Durante as perseguições do Império romano, muitos cristãos se arriscaram, celebrando a Ceia do Senhor. No ano 304, quando o Imperador Diocleciano havia proibido os cristãos, sob pena de morte, de possuir as Escrituras, de reunir-se aos domingos para celebrar a Eucaristia e de construir lugares para suas assembleias, ocorreu um belo fato em Abitene, uma localidade da Tunísia. Ali, 49 cristãos foram presos em flagrante, reunidos na casa de Octávio Félix, celebrando a Eucaristia. Foram levados a Cartago, diante do pró-Cônsul Anulino. Interrogados sobre a desobediência às leis do Império, um cristão de nome Emérito, deu as razões da desobediência daquela comunidade: “Sine Dominico non possumus”. Não podemos viver sem nos reunirmos em assembleia dominical para celebrar a Eucaristia. De fato, aqueles 49 cristãos não viveram para este mundo, foram barbaramente torturados e, assim, confirmaram sua fé pela efusão do sangue. (Cf. Acta SS. Saturnini, Dativi et aliorum plurimorum Martyrum in Africa, 7,9,10: PL 8, 707.709-710; D. Ruiz Bueno, Actas de los Mártires, BAC 75, Madrid 2003, 972-994).

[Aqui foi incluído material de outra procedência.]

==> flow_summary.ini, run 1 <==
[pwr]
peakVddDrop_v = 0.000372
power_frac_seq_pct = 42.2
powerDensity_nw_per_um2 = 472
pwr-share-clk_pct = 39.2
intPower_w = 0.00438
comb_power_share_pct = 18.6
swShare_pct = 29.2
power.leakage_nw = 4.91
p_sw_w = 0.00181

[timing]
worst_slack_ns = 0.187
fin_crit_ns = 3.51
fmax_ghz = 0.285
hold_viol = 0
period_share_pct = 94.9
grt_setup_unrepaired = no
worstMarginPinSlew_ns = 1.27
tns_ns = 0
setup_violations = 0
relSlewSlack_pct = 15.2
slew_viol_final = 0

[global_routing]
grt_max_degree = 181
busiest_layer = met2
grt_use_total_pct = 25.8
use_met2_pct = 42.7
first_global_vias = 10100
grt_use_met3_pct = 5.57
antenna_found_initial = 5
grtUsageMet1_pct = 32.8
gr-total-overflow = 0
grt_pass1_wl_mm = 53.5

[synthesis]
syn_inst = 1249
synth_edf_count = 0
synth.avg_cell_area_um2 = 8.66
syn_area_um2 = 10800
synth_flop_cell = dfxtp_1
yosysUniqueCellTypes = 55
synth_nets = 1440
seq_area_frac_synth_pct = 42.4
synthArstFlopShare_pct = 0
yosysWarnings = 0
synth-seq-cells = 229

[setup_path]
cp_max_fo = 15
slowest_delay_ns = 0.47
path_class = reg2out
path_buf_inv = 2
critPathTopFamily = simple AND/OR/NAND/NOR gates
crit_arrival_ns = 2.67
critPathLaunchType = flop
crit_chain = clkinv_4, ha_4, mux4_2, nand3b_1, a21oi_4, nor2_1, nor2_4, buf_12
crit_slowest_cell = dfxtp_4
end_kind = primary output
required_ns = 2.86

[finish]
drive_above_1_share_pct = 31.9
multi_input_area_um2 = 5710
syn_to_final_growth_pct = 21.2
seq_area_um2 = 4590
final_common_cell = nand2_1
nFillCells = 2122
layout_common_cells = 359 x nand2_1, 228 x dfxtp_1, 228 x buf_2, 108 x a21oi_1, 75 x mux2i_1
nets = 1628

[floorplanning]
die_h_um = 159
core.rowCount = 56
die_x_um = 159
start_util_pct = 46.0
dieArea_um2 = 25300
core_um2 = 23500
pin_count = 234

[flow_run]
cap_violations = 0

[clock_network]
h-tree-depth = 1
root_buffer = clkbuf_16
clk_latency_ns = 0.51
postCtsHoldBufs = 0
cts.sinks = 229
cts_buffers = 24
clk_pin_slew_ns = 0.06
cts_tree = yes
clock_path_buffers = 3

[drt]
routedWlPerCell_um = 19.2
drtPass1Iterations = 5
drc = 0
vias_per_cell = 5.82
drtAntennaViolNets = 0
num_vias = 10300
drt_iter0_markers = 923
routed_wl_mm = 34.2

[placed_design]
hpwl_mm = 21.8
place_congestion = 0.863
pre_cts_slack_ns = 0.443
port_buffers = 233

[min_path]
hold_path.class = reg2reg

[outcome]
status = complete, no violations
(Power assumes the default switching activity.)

Com o salmista, hoje, apresentamos o mesmo questionamento: “Que poderei retribuir ao Senhor Deus por tudo aquilo que ele fez em meu favor?” Nossa resposta ecoa aquela mesma do salmista: “Elevo o cálice da minha salvação, invocando o nome santo do Senhor” (Sl 115,12-13). Sim, irmãos presbíteros, nutrimos a mesma alegria em celebrar o memorial da Aliança do Senhor, que nos garante, sacramentalmente, sua presença. Eis o memorial perpétuo, sacramento da partilha e do serviço, ensinando-nos a partilhar o que somos e o que temos, colocando-nos a serviço uns dos outros. Na espécie do pão e do vinho eucaristizados, Jesus nos ofereceu seu corpo e seu sangue como alimentos para nos fortalecermos no testemunho de seu seguimento, como seus discípulos-missionários.

Na Solenidade de Corpus Christi, ao celebrar a presença de Jesus Cristo, com seu Corpo e seu Sangue, nossas comunidades levam esta presença pelas ruas de nossas cidades, belamente ornadas, com seus tapetes coloridos, em testemunho público, como que a proclamar: “sem a Eucaristia não podemos viver”. A Hóstia consagrada é conduzida sob o palio, que nos recorda a “tenda de reunião”, lugar da manifestação de Deus junto ao seu povo (cf. Ex 36,8-19; 40,34-35). Jesus Cristo armou sua tenda entre nós, fez-se humano, fez-se carne, fez-se sangue, veio habitar entre nós (cf. Jo 1,14). É a inserção dramática e definitiva de Deus na história humana. “Eis a tenda de Deus entre os homens” (Ap 21,3b). Amou-nos, com um coração humano (cf. GS 22), até depois do fim... continua a nos amar, eternamente, apaixonadamente, permanecendo conosco “todos os dias, até a consumação dos séculos” (Mt 28,20b).